Eppure, come accennato all’inizio, ci sono molte correnti che stanno tentando di pensare un nuovo soggetto, o una nuova soggettività, grazie anche al contributo delle scienze della vita, le quali partecipano attivamente alla discussione teorica. Innanzitutto, è bene riconsiderare l’isolamento del soggetto umano rispetto al mondo: non si tratta più dell’io dell’idealismo che rappresenterebbe il polo di un dualismo al cui estremo opposto vi sarebbe il mondo. Al contrario, emerge sempre di più dalle ricerche filosofiche e scientifiche l’impossibilità di scindere il soggetto dal proprio ambiente, dai modi in cui l’uno agisce sull’altro e viceversa, poiché sono coinvolti in un continuo scambio di feedback. Non è possibile, di conseguenza, stabilire una gerarchia dei viventi, una catena dell’essere, che veda al suo apice la specie umana in virtù di un diritto arrogatosi arbitrariamente: l’umanità ormai vive in un ambiente planetario, retto da sottili equilibri che, se spezzati, possono minacciare la sua stessa sopravvivenza. Così, è necessario studiare i viventi come sistemi piuttosto che come enti separati dal proprio contesto: è sotto questa rinnovata luce che anche vegetali e animali divengono “soggetti” di studio, possessori secondo alcune teorie di una soggettività tanto importante quanto quella umana2.
Ma in tutto questo cosa resta dell’umano?

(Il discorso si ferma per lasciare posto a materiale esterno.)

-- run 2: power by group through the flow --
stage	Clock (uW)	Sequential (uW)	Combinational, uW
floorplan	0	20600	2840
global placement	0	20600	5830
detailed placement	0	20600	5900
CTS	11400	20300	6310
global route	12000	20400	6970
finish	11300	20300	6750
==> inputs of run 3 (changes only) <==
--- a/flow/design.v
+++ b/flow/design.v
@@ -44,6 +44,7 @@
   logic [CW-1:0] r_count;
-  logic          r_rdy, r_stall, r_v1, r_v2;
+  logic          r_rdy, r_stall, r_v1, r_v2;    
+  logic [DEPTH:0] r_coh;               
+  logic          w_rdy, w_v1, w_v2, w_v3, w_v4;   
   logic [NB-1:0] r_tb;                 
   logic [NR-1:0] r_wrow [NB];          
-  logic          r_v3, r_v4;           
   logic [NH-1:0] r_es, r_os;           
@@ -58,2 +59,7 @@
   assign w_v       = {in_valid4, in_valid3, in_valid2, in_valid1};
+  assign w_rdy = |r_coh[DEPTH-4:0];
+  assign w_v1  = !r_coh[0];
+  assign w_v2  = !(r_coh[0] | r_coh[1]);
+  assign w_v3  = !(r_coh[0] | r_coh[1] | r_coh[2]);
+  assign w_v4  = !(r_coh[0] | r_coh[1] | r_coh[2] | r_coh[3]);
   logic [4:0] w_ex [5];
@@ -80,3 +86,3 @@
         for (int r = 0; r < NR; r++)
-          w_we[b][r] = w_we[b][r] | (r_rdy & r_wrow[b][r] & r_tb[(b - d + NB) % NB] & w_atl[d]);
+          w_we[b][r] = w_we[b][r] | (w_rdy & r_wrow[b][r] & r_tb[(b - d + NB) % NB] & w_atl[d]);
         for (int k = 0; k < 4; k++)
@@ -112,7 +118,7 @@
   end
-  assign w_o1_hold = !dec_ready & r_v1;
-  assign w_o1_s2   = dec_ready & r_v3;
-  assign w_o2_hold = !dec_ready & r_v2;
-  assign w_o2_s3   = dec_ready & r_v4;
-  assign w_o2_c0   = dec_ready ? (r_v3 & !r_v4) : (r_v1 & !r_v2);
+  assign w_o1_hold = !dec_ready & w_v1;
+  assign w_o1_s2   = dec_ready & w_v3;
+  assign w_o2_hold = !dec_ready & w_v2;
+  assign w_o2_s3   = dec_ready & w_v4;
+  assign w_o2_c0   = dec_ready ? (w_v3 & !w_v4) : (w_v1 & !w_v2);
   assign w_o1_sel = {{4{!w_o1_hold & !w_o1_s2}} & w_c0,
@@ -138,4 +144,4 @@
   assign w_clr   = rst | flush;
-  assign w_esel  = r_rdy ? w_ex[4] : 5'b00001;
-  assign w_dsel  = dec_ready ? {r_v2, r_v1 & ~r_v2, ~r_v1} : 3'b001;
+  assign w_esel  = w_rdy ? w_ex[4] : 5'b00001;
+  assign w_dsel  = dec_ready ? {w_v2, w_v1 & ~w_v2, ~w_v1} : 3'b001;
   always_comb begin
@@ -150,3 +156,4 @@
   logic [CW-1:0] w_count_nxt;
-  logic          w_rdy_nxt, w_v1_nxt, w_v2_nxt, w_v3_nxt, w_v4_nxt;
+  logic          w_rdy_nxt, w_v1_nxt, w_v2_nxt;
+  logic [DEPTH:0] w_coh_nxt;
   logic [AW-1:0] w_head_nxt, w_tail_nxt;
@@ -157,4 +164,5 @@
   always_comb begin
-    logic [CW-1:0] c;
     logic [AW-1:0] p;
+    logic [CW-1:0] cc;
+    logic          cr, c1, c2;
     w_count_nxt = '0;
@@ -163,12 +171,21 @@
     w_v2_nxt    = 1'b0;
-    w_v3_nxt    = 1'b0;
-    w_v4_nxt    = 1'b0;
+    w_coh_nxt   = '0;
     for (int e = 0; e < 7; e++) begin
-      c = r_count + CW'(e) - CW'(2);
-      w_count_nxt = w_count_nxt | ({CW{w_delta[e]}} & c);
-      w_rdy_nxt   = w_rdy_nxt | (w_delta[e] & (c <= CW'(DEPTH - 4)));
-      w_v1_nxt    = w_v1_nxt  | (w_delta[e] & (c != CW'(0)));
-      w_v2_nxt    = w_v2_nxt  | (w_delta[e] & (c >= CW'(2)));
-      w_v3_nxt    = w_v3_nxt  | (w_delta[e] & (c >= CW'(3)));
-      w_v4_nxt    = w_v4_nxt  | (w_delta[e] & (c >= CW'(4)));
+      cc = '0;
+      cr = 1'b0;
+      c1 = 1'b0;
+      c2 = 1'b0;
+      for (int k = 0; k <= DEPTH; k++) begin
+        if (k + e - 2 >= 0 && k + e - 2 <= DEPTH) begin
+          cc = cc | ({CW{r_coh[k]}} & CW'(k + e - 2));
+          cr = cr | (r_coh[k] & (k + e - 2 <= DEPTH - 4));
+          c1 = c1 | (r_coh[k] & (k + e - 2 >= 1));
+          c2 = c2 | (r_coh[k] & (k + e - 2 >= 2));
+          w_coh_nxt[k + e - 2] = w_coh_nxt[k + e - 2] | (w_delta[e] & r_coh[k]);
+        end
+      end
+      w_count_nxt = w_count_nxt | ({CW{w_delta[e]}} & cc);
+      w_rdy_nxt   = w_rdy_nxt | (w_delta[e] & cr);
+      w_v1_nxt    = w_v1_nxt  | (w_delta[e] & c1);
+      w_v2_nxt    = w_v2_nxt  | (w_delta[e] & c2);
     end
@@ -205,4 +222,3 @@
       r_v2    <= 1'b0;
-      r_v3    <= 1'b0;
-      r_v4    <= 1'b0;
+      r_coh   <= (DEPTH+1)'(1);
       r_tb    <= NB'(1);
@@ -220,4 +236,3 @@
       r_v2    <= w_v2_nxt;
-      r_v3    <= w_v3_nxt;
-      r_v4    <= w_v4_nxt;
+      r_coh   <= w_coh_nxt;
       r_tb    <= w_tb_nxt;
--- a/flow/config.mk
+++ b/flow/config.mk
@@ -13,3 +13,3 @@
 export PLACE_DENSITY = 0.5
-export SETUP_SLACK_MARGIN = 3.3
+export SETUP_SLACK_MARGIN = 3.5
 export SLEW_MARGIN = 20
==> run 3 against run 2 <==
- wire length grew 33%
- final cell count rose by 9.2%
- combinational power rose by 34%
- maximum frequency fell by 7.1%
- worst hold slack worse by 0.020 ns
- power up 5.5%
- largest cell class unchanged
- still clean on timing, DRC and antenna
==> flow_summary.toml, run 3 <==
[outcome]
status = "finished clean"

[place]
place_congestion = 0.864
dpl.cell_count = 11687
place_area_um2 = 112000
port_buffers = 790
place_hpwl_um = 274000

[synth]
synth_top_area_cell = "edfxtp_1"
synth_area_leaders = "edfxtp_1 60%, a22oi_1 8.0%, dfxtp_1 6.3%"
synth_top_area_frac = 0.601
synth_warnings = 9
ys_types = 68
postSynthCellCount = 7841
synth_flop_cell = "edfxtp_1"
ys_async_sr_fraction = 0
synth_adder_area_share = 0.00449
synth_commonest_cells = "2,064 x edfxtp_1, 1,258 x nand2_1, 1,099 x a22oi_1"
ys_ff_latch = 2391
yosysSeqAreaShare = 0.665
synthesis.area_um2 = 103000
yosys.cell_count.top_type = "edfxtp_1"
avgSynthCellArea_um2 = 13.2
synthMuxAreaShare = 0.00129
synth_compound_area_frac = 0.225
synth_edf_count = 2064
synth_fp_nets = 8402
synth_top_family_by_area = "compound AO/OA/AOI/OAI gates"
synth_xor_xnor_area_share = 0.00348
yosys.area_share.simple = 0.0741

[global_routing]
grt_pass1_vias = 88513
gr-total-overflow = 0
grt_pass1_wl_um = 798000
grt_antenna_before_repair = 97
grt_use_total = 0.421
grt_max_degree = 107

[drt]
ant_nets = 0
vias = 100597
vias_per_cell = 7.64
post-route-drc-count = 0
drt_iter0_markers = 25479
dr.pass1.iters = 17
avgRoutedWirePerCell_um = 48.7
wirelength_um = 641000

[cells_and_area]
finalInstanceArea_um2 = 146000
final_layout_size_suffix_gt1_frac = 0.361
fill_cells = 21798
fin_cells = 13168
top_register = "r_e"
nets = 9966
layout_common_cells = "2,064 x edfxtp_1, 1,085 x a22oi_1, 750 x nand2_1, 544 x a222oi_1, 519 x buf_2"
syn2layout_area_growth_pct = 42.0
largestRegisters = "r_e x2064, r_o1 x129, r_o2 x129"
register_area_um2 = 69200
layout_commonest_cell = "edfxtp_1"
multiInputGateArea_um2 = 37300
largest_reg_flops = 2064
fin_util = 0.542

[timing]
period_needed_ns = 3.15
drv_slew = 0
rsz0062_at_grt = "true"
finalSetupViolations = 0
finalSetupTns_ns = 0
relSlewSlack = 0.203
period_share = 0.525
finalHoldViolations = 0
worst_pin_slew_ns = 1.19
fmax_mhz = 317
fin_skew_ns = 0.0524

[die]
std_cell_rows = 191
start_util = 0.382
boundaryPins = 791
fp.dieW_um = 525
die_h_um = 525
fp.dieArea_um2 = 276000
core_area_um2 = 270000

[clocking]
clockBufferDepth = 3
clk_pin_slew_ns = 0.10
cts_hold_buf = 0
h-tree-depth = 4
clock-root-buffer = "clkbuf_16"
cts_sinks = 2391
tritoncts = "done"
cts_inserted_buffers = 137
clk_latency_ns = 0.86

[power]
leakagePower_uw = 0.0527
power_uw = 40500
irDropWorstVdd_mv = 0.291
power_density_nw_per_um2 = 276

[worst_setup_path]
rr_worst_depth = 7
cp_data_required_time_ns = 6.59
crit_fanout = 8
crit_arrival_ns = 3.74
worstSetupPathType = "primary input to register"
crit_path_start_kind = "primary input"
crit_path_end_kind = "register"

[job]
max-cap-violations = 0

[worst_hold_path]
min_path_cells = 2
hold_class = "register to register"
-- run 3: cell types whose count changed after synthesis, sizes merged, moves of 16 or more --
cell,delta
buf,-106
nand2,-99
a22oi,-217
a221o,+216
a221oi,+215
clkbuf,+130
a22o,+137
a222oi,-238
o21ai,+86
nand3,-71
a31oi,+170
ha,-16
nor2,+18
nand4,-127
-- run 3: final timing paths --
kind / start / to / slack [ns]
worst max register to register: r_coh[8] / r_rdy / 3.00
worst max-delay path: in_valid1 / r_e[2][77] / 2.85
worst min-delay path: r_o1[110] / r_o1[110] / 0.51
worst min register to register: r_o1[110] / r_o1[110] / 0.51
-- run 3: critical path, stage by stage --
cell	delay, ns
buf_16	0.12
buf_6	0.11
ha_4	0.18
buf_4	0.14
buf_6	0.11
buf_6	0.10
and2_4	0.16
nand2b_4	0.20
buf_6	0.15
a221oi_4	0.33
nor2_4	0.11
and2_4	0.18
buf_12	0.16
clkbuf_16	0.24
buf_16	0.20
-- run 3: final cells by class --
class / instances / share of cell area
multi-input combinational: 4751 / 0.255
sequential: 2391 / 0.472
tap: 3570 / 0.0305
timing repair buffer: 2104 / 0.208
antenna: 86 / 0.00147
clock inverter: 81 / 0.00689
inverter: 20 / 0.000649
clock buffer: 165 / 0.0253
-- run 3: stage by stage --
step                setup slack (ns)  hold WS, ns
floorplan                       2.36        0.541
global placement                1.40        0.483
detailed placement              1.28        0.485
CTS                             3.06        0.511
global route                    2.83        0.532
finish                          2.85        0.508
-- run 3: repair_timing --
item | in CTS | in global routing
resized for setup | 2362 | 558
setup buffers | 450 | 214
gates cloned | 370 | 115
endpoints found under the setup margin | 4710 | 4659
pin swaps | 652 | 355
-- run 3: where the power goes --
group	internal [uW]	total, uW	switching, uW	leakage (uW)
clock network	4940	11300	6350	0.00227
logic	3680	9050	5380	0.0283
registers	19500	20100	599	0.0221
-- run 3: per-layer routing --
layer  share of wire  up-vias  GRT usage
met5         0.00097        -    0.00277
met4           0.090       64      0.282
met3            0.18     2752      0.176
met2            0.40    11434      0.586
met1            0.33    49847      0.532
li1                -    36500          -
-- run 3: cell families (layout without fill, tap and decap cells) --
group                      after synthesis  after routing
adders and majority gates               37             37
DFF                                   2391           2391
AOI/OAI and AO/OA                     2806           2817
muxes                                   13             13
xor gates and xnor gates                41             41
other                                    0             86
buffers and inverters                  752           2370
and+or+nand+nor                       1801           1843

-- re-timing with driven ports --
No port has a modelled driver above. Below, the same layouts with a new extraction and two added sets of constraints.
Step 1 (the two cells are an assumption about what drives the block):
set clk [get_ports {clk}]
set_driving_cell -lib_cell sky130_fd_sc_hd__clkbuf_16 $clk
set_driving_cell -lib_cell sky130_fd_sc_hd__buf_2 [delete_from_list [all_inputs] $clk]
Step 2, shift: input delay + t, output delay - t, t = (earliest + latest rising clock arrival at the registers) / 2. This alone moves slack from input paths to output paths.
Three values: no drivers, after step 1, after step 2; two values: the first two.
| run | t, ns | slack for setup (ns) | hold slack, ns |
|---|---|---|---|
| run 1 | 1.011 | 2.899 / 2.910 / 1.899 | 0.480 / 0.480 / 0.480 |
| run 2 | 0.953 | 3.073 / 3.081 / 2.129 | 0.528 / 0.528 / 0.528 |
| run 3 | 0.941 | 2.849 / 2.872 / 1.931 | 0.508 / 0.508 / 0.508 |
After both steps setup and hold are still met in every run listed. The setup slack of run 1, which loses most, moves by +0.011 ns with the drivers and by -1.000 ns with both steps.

Svuotata di ogni potere, rispetto alla condizione semi-divina proposta dal cartesianesimo, la specie umana sembrerebbe ancora una volta messa fuori gioco – come sembrava dovesse accadere con la rivoluzione copernicana o con l’evoluzionismo, due delle cosiddette ferite narcisistiche che per Freud sono state inferte alla nostra specie. Eppure, non è così. In questo mondo dove ogni vivente è una linea di un immenso tracciato, la responsabilità di ciascuno di noi aumenta nei confronti di ogni cosa esistente: oggetti, tecnologie, viventi e non. Questo accade perché ogni nostra azione ha ripercussioni su ogni altro nodo della rete che è l’ambiente-Terra: vivere ecologicamente, quindi, significa estendere al massimo l’attenzione e la cura per ciò che ci circonda; caricare di responsabilità e rispetto ogni singola azione. Vorrebbe anche dire farsi custodi dell’alterità dell’altro in modo tale da impedire che questo si faccia oggetto e che sottostia, perciò, al volere arbitrario del singolo. La responsabilità che emerge da un approccio ecologico oltrepassa l’illimitata volontà del soggetto cartesiano per aprirsi a un progetto di cura e di planetaria convivenza, in cui ciascuno assume un ruolo imprescindibile e insostituibile.
NOTE
1. A. Meneganzin, T. Pievani, S. Caserini, Anthropogenic climate change as a monumental niche construction process: background and philosophical aspects, “Biology & Philosophy”, 35, 2020, p. 9, https://doi.org/10.1007/s10539-020-09754-2). Lett.: «Noi Homo sapiens, esperti costruttori di nicchie e principali motori evolutivi della sesta estinzione di massa in corso, stiamo ora minacciando la sopravvivenza della nostra stessa civiltà» (ndr).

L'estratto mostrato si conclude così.